Conselheiros do TCE suspeitos de receber propina podem ser sair da prisão

Prazo da prisão temporária dos cinco presos expira nesta sexta-feira (7). Se forem soltos, suspeitos podem voltar a trabalhar no tribunal.
Os conselheiros do Tribunal de Contas do Estado (TCE), presos por suspeita de receber propina, podem sair da cadeia a qualquer momento já que o prazo da prisão temporária termina nesta sexta-feira (7). Eles foram presos na Operação Quinto do Ouro da Polícia Federal há 10 dias.
Na última terça-feira (4), em uma plenária para analisar as contas do estado, foram convocados auditores substitutos para atingir o número mínimo dos representantes. O TCE informou que não há impedimento para que os conselheiros voltem a trabalhar caso sejam soltos nesta sexta-feira (7). Eles estão sob investigação e só serão impedidos se houver um pedido da Justiça.

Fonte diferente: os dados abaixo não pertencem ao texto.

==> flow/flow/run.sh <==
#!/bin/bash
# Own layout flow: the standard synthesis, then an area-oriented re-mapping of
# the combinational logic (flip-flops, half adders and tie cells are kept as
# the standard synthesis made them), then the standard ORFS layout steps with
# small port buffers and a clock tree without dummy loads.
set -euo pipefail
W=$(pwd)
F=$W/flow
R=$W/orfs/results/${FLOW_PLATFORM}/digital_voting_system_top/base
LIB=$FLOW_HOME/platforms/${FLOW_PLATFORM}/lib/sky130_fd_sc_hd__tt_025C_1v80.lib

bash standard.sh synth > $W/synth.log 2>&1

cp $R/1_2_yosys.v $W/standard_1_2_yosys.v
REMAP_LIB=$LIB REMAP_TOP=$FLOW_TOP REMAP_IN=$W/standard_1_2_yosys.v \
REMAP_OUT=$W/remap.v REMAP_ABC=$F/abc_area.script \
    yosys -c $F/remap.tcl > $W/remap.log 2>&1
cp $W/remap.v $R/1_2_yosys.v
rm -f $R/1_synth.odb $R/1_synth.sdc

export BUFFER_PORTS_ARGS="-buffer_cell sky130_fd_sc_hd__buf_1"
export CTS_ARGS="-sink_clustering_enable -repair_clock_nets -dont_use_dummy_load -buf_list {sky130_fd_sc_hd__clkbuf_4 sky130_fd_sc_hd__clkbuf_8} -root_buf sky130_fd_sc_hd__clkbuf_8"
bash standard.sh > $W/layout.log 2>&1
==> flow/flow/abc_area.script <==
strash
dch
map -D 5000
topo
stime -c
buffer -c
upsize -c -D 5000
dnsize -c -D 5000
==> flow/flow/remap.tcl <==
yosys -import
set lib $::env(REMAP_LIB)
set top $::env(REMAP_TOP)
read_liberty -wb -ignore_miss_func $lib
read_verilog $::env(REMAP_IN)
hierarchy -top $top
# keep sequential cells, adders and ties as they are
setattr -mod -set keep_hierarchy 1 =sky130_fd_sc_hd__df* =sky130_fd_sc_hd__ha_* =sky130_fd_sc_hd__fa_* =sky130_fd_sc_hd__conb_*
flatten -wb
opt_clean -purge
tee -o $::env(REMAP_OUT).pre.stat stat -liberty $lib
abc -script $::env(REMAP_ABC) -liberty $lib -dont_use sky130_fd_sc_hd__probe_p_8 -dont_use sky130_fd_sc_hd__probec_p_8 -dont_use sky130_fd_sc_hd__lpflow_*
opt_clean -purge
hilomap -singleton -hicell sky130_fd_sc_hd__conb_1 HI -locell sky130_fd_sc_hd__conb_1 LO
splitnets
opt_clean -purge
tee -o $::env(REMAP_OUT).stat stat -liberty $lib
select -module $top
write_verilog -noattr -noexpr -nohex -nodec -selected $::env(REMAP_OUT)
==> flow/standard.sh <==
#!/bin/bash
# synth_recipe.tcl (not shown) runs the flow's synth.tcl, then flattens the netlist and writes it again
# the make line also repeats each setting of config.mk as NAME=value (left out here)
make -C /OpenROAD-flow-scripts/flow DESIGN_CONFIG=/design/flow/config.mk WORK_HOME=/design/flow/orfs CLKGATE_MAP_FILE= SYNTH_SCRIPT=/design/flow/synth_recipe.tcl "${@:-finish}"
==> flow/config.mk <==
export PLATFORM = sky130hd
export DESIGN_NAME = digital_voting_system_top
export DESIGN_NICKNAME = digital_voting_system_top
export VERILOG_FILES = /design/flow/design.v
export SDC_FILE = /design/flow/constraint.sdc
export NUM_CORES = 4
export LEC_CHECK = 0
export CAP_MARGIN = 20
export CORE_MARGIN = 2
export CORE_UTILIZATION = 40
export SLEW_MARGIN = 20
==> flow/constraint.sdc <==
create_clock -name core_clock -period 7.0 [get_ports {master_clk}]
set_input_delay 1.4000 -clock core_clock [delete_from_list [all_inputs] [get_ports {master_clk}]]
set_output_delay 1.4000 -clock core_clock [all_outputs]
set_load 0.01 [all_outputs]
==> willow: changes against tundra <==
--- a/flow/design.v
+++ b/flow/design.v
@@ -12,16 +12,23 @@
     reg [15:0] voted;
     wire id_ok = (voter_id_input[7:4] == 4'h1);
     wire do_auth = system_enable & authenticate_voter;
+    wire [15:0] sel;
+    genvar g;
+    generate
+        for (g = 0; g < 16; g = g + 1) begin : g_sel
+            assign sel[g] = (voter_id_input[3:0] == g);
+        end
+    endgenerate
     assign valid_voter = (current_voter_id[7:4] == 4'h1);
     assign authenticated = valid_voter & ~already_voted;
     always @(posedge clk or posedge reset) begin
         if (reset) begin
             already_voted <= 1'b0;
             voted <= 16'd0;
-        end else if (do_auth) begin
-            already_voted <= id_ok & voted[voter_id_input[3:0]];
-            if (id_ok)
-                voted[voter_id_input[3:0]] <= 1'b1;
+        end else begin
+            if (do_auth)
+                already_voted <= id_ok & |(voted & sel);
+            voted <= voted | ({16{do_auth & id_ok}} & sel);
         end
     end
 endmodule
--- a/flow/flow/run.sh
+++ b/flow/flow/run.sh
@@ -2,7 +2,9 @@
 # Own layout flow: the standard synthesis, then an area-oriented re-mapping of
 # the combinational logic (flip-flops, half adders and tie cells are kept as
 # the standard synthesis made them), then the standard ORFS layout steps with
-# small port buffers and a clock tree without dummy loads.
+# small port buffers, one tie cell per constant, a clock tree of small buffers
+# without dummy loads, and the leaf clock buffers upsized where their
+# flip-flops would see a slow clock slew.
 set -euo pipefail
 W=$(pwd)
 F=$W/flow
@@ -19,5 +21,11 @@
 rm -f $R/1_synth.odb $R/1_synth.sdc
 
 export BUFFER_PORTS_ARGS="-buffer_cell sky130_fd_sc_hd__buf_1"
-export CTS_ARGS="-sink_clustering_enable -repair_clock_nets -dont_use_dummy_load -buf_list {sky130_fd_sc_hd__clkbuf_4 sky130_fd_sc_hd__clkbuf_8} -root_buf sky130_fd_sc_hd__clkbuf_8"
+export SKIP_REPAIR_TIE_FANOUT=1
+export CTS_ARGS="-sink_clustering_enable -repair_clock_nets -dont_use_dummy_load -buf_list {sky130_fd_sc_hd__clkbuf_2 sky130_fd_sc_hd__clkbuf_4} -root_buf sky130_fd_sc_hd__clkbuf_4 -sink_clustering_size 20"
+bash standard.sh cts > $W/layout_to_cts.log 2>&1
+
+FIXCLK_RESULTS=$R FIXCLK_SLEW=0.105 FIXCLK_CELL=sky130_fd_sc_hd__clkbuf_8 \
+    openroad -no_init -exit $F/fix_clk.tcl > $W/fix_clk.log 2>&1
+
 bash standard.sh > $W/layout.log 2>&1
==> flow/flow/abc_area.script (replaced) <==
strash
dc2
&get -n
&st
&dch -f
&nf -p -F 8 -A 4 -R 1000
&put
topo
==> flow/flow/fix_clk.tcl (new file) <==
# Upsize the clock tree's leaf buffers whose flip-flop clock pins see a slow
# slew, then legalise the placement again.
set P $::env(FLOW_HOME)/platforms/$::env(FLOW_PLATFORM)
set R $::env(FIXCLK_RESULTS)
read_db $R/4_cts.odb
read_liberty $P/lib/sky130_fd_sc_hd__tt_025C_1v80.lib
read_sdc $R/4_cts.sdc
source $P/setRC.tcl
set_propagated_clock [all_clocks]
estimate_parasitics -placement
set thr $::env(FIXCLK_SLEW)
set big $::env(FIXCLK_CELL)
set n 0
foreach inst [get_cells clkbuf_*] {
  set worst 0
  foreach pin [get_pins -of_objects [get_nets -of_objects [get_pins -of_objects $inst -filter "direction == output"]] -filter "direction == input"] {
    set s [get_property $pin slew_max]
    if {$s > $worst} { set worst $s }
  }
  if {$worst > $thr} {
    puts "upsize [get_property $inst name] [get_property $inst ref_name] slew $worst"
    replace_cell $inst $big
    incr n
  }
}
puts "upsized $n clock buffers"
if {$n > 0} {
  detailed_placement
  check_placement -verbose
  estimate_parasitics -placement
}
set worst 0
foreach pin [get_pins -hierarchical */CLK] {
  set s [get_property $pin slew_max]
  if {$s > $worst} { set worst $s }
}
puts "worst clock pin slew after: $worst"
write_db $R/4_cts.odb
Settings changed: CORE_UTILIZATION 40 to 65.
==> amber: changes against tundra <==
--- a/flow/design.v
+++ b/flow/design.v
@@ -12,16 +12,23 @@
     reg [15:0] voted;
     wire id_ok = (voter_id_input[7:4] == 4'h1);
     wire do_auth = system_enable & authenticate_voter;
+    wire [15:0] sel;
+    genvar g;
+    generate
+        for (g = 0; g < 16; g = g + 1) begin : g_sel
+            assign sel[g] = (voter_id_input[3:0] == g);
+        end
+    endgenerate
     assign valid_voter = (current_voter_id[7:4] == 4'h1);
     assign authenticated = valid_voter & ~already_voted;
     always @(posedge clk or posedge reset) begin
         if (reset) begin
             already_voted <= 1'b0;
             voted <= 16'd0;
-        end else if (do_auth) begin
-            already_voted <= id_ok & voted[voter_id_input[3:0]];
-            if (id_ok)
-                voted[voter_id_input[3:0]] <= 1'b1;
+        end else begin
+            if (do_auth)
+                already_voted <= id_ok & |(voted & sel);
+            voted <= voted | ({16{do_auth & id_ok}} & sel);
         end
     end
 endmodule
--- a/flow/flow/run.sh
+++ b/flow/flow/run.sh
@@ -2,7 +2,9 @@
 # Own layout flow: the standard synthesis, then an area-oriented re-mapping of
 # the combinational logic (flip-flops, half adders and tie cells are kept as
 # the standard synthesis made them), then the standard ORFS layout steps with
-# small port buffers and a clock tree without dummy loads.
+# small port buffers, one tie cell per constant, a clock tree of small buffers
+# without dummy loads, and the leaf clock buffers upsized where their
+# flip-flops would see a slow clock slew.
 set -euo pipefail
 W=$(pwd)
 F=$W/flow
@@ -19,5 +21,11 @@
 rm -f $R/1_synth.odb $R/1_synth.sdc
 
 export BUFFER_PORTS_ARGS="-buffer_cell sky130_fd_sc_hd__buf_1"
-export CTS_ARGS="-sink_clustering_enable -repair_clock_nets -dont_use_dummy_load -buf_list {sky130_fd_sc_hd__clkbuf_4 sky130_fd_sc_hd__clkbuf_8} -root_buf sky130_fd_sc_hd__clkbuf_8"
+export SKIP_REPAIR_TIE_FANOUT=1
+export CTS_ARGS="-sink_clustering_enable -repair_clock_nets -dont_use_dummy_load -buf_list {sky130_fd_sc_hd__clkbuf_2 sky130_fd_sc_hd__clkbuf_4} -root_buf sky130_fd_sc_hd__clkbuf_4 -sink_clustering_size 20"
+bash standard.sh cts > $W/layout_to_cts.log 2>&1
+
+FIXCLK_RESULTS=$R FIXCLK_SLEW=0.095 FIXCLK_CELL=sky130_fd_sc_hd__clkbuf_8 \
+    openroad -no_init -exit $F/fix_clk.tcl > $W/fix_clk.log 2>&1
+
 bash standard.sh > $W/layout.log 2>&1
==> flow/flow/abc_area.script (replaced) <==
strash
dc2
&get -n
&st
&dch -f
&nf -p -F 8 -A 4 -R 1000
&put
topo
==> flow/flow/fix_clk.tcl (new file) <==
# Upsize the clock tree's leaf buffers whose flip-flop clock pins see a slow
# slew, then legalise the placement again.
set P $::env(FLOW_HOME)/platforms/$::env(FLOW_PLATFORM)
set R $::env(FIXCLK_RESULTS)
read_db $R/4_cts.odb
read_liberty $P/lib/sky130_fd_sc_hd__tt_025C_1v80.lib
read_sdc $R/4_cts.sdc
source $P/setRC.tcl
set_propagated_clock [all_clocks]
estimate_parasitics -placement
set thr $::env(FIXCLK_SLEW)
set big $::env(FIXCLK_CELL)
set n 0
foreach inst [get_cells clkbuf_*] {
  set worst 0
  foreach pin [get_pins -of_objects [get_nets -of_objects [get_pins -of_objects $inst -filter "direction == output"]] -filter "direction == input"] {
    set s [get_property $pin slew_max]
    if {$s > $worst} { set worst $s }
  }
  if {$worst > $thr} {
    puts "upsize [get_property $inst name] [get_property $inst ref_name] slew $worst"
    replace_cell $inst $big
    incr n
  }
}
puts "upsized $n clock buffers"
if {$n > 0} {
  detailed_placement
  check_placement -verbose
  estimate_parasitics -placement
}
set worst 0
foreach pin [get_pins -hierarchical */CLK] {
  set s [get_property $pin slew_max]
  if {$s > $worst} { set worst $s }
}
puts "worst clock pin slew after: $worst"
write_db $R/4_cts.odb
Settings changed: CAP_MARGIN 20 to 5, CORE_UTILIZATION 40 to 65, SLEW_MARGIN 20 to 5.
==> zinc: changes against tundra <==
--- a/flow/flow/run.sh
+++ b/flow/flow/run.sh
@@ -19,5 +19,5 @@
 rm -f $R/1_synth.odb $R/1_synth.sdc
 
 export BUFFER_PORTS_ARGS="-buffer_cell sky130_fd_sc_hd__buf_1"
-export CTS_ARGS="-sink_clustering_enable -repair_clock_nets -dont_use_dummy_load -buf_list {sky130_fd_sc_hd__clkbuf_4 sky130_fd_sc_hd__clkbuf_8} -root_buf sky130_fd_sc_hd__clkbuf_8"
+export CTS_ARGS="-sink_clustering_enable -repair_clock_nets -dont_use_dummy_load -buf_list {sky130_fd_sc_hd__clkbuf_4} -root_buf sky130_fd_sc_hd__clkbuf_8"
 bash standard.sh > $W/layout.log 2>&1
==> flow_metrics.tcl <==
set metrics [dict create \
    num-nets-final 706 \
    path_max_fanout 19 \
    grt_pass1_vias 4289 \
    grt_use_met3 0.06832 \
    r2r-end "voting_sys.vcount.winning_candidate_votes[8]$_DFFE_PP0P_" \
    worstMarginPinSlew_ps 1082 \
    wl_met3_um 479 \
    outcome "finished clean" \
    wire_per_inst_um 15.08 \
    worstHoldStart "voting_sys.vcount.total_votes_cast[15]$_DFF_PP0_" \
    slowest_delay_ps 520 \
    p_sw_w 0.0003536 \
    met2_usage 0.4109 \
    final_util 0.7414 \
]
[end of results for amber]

O presidente do tribunal Aloysio Neves cumpre prisão domiciliar a pedido do Ministério Público, por causa de uma doença grave. O vice-presidente, Domingos Brazão e os conselheiros Marco Antônio Alencar, José Nolasco e José Gomes Graciosa estão na cadeia pública Pedrolino de Oliveira, em Bangu, Zona Oeste do Rio. No mesmo presídio está o conselheiro aposentado Aluísio Gama de Souza. Todos são suspeitos de receber propina para fazerem “vista grossa” em contratos entre empreiteiras e o Governo do Rio.
A prisão temporária é regulamentada pela lei 7.960/89 com prazo de duração de cinco dias, prorrogáveis por mais cinco. A medida é utilizada para que a polícia ou o Ministério Público colete provas para, depois, pedir a prisão preventiva do suspeito em questão.